新型高分辨率光电关联成像技术的研究及其在细胞生物学中的应用

Correlative light and electron microscopy (CLEM) offers a means of guiding the search for the unique or rare events by fluorescence microscopy (FM) and allows electron microscopy (EM) to zoom in on them for subsequent EM examination in three-dimensions (3D) and with nanometer-scale resolution. FM visualizes the localization of specific antigens by using fluorescent tags or proteins in a large field-of-view to study their cellular function, whereas EM provides the high level of resolution for complex structures. And, cryo-CLEM combines the advantages of preserving structures in a near-native state throughout the entire imaging process and by avoiding potentially harmful pre-treatments, such as chemical fixation, dehydration and staining with heavy metals. In recent years, many new instruments and software which intended to optimize the workflow and to obtain better experimental results of CLEM have been presented or even commercialized. However, the specimen damage during transfer from FM to EM and the resolution of FM still need to be improved..In the past two years, we have successfully developed a High-vacuum Optical Platform to develop CLEM imaging technology (HOPE), which was designed to realize high-vacuum optical ( fluorescent) imaging for cryo-sample on EM cryo-holder (e.g. Gatan 626). A non-integrated high-vacuum optical stage, which adapted to the EM cryo-holder, was fixed on an epi-fluorescence microscope to obtain fluorescent images. And then the EM cryo-holder was transferred to EM for collection of EM data. This protocol was aimed to minimize the specimen damage during transfer from FM to EM and it was versatile to expend to different types of light microscopy or electron microscopy..Based on the past work, we intend to optimize the CLEM workflow and combine SRRF (super-resolution radial fluctuations) High-Resolution(HR) Microscopy in HOPE (HR-HOPE) to increase the fluorescence imaging resolution and correlative accuracy. For this project, CLEM based on HR-HOPE will guide the search for the mitochondrial fission events by fluorescence microscopy and record 3D ultrastructural details provided by cryo-electron tomography (ET). The project includes: (1)The development of HR-HOPE; (2)The sample preparation and workflow of CLEM based on HR-HOPE; (3)Cryo-ET 3D reconstruction of mitochondrial fission in Neuro-2a cells.
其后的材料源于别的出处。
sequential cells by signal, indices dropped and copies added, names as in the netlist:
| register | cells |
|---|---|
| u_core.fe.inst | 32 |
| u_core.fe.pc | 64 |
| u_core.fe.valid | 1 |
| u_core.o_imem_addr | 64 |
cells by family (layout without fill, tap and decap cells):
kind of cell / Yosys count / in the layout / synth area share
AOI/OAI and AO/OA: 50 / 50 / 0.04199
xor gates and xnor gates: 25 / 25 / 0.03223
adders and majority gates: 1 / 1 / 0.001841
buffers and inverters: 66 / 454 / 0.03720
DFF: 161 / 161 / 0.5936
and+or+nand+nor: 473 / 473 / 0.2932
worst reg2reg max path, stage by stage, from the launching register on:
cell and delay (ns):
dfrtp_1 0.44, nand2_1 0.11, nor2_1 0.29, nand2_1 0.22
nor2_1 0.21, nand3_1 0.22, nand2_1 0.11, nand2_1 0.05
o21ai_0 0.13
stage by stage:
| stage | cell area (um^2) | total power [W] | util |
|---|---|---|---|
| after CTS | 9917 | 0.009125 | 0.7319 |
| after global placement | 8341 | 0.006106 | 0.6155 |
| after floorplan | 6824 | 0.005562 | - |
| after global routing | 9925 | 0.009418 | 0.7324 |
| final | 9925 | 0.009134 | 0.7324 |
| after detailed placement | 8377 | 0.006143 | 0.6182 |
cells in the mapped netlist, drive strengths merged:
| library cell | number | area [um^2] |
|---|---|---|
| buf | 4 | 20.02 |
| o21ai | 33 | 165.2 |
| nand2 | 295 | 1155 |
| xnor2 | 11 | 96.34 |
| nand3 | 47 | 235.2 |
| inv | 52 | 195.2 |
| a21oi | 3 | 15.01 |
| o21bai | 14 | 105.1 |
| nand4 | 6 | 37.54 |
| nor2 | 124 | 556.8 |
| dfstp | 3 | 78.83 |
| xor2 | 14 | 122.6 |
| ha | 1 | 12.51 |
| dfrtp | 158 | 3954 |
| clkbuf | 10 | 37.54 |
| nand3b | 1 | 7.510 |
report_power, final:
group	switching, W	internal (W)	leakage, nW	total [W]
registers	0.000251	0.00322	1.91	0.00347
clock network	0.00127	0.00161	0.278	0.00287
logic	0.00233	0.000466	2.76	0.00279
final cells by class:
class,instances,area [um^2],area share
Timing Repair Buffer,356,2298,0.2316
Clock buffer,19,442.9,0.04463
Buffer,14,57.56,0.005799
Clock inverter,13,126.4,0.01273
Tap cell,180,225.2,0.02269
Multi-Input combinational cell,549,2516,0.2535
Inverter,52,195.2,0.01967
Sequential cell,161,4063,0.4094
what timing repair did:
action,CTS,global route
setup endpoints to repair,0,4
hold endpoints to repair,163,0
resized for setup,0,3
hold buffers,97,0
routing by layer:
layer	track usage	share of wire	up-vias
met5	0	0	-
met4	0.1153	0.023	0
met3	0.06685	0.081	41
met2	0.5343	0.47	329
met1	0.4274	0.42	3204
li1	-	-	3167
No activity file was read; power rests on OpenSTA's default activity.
==> src/common/csr_bus_if.sv <==
// op and trap are never high together, reads are combinational, updates land at the edge
`timescale 1ns/1ps

interface csr_bus_if;

    // execute -> csr block
    rv_pkg::csr_op_t   op;          // CSR_NONE when idle
    rv_pkg::csr_addr_t addr;        // inst[31:20]
    rv_pkg::xlen_t     wdata;       // rs1 value
    logic              trap;        // ecall in execute this cycle
    rv_pkg::xlen_t     epc;         // pc of the ecall

    // csr block -> execute
    rv_pkg::xlen_t     rdata;       // old csr value, goes to rd
    rv_pkg::xlen_t     mtvec_base;  // direct mode only
    rv_pkg::xlen_t     mepc_val;    // mret target

    modport exec (output op, addr, wdata, trap, epc,
                  input rdata, mtvec_base, mepc_val);

    modport csr (input op, addr, wdata, trap, epc,
                 output rdata, mtvec_base, mepc_val);

endinterface

==> src/rtl/csr_file.sv <==
// only mscratch mtvec mepc mcause exist, mtvec is direct mode, no privilege or access checks
`timescale 1ns/1ps

module csr_file (
    input  logic    clk_1hz,
    input  logic    reset_n,
    csr_bus_if.csr  cb
);

    rv_pkg::xlen_t mscratch;
    rv_pkg::xlen_t mtvec;
    rv_pkg::xlen_t mepc;
    rv_pkg::xlen_t mcause;

    rv_pkg::xlen_t old_val;   // addressed register before the op
    rv_pkg::xlen_t new_val;   // value written back
    logic          csr_we;

    // combinational read, unknown address reads zero
    always_comb begin
        case (cb.addr)
            rv_pkg::CSR_MSCRATCH: old_val = mscratch;
            rv_pkg::CSR_MTVEC:    old_val = mtvec;
            rv_pkg::CSR_MEPC:     old_val = mepc;
            rv_pkg::CSR_MCAUSE:   old_val = mcause;
            default:              old_val = '0;
        endcase
    end

    // read-modify-write value for csrrw / csrrs / csrrc
    always_comb begin
        case (cb.op)
            rv_pkg::CSR_WRITE: new_val = cb.wdata;
            rv_pkg::CSR_SET:   new_val = old_val | cb.wdata;
            rv_pkg::CSR_CLEAR: new_val = old_val & ~cb.wdata;
            default:           new_val = old_val;
        endcase
    end

    assign csr_we = (cb.op != rv_pkg::CSR_NONE);

    always_ff @(posedge clk_1hz or negedge reset_n) begin
        if (!reset_n) begin
            mscratch <= '0;
            mtvec    <= '0;
            mepc     <= '0;
            mcause   <= '0;
        end else if (cb.trap) begin
            // ecall entry, always from m mode
            mepc   <= cb.epc;
            mcause <= rv_pkg::CAUSE_ECALL_M;
        end else if (csr_we) begin
            case (cb.addr)
                rv_pkg::CSR_MSCRATCH: mscratch <= new_val;
                rv_pkg::CSR_MTVEC:    mtvec    <= new_val;
                rv_pkg::CSR_MEPC:     mepc     <= new_val;
                rv_pkg::CSR_MCAUSE:   mcause   <= new_val;
                default: ;                              // unknown csr, write ignored
            endcase
        end
    end

    assign cb.rdata      = old_val;
    assign cb.mtvec_base = {mtvec[63:2], 2'b00};    // mode bits ignored
    assign cb.mepc_val   = mepc;

endmodule

==> src/flat_wrapper.sv <==
// flat-port wrapper written by rule: the top's interface ports become plain ports
module csr_file_flat 
  (clk_1hz, reset_n, cb_op, cb_addr, cb_wdata, cb_trap, cb_epc, cb_rdata, cb_mtvec_base, cb_mepc_val);
  csr_bus_if cb_i ();
  input  logic clk_1hz;
  input  logic reset_n;
  input wire logic [$bits(cb_i.op)-1:0] cb_op;
  input wire logic [$bits(cb_i.addr)-1:0] cb_addr;
  input wire logic [$bits(cb_i.wdata)-1:0] cb_wdata;
  input wire logic [$bits(cb_i.trap)-1:0] cb_trap;
  input wire logic [$bits(cb_i.epc)-1:0] cb_epc;
  output wire logic [$bits(cb_i.rdata)-1:0] cb_rdata;
  output wire logic [$bits(cb_i.mtvec_base)-1:0] cb_mtvec_base;
  output wire logic [$bits(cb_i.mepc_val)-1:0] cb_mepc_val;
  assign cb_i.op = cb_op;
  assign cb_i.addr = cb_addr;
  assign cb_i.wdata = cb_wdata;
  assign cb_i.trap = cb_trap;
  assign cb_i.epc = cb_epc;
  assign cb_rdata = cb_i.rdata;
  assign cb_mtvec_base = cb_i.mtvec_base;
  assign cb_mepc_val = cb_i.mepc_val;
  csr_file u_core (.clk_1hz(clk_1hz), .reset_n(reset_n), .cb(cb_i));
endmodule
==> config.mk <==
export PLATFORM = sky130hd
export DESIGN_NAME = csr_file_flat
export DESIGN_NICKNAME = d
export VERILOG_FILES = /design/src/common/rv_pkg.sv /design/src/common/csr_bus_if.sv /design/src/rtl/csr_file.sv /design/src/flat_wrapper.sv
export SDC_FILE = /design/constraint.sdc
export NUM_CORES = 1
export LEC_CHECK = 0
export ABC_AREA = 1
export BUFFER_PORTS_ARGS = -buffer_cell sky130_fd_sc_hd__buf_4
export CAP_MARGIN = 20
export CORE_UTILIZATION = 40
export CTS_CLUSTER_DIAMETER = 50
export DETAILED_ROUTE_END_ITERATION = 16
export GPL_TIMING_DRIVEN = 0
export SYNTH_ARGS = -nofsm -noshare
export SYNTH_HDL_FRONTEND = slang
export SYNTH_SLANG_ARGS = --single-unit
==> constraint.sdc <==
create_clock -name clk_1hz -period 3.3 [get_ports clk_1hz]
set_input_delay 0.66 -clock clk_1hz [delete_from_list [all_inputs] [get_ports clk_1hz]]
set_output_delay 0.66 -clock clk_1hz [all_outputs]
set_load 0.01 [all_outputs]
随着对细胞生物学的深入研究，如何精确示踪胞内重要生命现象并获取高分辨结构信息已经成为当前学科发展的重点攻关方向之一。光电关联成像技术可以实现荧光特异标记定位与电镜高分辨结构解析的优势整合，日渐受到广泛关注。然而现有光电关联成像装置难于在使用便捷性和关联精确度上获得统一，大大制约了该技术在生物学中的应用。.前期工作中，我们已经完成了一套基于高真空冷台的便捷式光电关联成像装置，在此工作基础上，本项目拟结合高分辨荧光显微成像技术（SRRF, super-resolution radial fluctuations），开发新型高分辨率光电关联成像技术并探究其在细胞生物学中的应用。主要研究内容：（1）基于高真空冷台的高分辨率光电关联成像系统的总体设计；（2）冷冻光电关联成像样品制备及技术流程优化；（3）以小鼠神经瘤细胞作为测试样品，荧光标记示踪胞内线粒体形态变化，完成高分辨率电镜数据采集与三维重构。

冷冻光电关联成像技术可以实现荧光特异标记定位与电镜高分辨结构解析的优势整合，然而现有光电关联成像装置难于在使用便捷性和关联精确度上获得统一，大大制约了该技术在生物学中的应用。本项目在项目组前期基于高真空冷台的冷冻光电关联技术工作基础上，结合结构光照明高分辨荧光显微成像技术，建立了一套基于结构光照明的高分辨率冷冻光电关联技术流程，完成了系统硬件设计以及系统集成控制，实现了真空环境下基于长工作距离物镜的冷冻三维结构光照明高分辨率成像，其中冷冻光学成像横向分辨率可达190nm（传统的冷冻宽场荧光成像分辨率约400nm），纵向分辨率可达600nm；同时，项目组编写并优化了一款三维冷冻光电关联软件3D-View，该软件目前可以实现冷冻荧光-透射电镜关联匹配（关联定位平均偏差约51nm）及冷冻荧光-扫描电镜关联匹配（平均偏差约150nm）。基于以上研究成果，项目组以荧光标记线粒体的小鼠神经瘤细胞和海拉细胞，以及疱疹病毒感染的叙利亚幼地鼠肾细胞样品作为测试对象，对荧光信号指示区域完成三维冷冻结构光照明高分辨率成像，通过光电关联软件进行高精度匹配，指导后续聚焦离子束对目标区域进行减薄，获得厚度在200nm以内的包含目标结构的冷冻含水切片样品后，送入冷冻透射电镜中对目标结构进行成像，高效地获得了正在分裂的线粒体以及胞内的病毒颗粒的冷冻电镜原位结构。实测结果证明，本项目研制成功的高分辨率冷冻光电关联成像技术有助于解决原位结构生物学研究中缺少精准定位目标区域的技术难题，为研究胞内微米乃至数百纳米超微结构，例如线粒体、疱疹病毒等的原位超微形态研究提供一种更为高效、精确又直观的研究手段。